**Activity:** Write only the number of lines in the records beneath that hold "setup".

:::

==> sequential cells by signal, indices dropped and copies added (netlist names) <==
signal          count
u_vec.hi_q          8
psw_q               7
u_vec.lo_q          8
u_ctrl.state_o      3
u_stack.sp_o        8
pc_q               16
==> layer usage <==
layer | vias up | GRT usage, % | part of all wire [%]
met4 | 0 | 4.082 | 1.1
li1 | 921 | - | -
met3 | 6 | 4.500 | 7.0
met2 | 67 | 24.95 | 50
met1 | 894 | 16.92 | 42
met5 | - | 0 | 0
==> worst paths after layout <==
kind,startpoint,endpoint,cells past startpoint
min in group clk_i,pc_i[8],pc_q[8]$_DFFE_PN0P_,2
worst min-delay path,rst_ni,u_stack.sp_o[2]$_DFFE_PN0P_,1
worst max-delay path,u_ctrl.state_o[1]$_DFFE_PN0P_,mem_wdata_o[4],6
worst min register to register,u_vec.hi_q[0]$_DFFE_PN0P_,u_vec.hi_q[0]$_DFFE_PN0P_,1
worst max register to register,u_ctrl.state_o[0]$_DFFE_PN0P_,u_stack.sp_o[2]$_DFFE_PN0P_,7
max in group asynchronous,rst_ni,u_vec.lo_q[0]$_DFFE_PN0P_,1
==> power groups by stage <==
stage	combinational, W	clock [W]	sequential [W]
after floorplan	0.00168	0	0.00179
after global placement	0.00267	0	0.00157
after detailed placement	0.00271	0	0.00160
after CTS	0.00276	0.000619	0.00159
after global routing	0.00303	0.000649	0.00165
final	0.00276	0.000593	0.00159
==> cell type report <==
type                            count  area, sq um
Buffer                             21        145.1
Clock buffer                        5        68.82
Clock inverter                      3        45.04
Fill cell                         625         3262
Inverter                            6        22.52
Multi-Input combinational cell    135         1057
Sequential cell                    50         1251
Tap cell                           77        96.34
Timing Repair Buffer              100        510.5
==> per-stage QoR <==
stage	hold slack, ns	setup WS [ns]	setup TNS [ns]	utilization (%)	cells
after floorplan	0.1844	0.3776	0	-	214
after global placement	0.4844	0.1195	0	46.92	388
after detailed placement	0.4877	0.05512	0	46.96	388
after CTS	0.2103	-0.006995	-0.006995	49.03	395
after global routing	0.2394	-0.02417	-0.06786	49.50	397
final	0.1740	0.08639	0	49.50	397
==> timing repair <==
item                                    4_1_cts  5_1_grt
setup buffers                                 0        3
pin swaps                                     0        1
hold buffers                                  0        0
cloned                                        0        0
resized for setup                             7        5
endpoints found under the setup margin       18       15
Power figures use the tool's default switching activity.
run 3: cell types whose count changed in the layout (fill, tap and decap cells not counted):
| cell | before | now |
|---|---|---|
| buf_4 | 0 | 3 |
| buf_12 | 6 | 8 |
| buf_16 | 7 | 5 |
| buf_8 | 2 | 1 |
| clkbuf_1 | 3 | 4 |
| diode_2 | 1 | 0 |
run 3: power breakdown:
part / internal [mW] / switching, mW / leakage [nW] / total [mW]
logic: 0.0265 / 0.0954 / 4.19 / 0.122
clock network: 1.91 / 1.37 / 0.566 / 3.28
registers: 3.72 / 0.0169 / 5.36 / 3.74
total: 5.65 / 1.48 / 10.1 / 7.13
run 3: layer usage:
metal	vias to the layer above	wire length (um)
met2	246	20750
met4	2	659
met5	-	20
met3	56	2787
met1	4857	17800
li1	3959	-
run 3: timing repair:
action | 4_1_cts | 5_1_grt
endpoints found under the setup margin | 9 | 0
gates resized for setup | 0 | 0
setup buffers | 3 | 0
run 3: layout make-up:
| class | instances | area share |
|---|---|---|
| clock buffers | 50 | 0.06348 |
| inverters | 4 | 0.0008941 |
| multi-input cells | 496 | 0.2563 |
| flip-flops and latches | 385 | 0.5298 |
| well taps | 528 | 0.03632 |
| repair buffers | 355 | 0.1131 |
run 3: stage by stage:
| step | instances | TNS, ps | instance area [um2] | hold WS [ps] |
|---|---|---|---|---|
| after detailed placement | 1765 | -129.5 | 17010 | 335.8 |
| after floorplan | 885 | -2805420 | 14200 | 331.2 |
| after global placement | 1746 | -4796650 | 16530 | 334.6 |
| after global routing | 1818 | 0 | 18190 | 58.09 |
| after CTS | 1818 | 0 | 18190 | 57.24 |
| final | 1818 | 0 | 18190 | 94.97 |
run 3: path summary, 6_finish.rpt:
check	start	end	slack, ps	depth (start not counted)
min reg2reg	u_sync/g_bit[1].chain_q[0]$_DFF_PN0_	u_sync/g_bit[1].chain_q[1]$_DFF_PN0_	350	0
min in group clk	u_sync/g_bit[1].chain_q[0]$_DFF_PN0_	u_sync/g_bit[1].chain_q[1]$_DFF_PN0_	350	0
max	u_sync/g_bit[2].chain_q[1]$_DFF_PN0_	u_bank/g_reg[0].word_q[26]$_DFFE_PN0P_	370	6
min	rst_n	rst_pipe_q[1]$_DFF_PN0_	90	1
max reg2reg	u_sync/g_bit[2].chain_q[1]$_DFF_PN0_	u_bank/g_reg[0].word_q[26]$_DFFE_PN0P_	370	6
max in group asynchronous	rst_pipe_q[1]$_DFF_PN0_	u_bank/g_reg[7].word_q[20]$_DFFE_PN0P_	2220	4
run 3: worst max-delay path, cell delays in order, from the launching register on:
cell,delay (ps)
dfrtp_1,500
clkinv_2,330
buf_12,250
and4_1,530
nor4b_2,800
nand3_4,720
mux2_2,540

:::

**Reply:** 7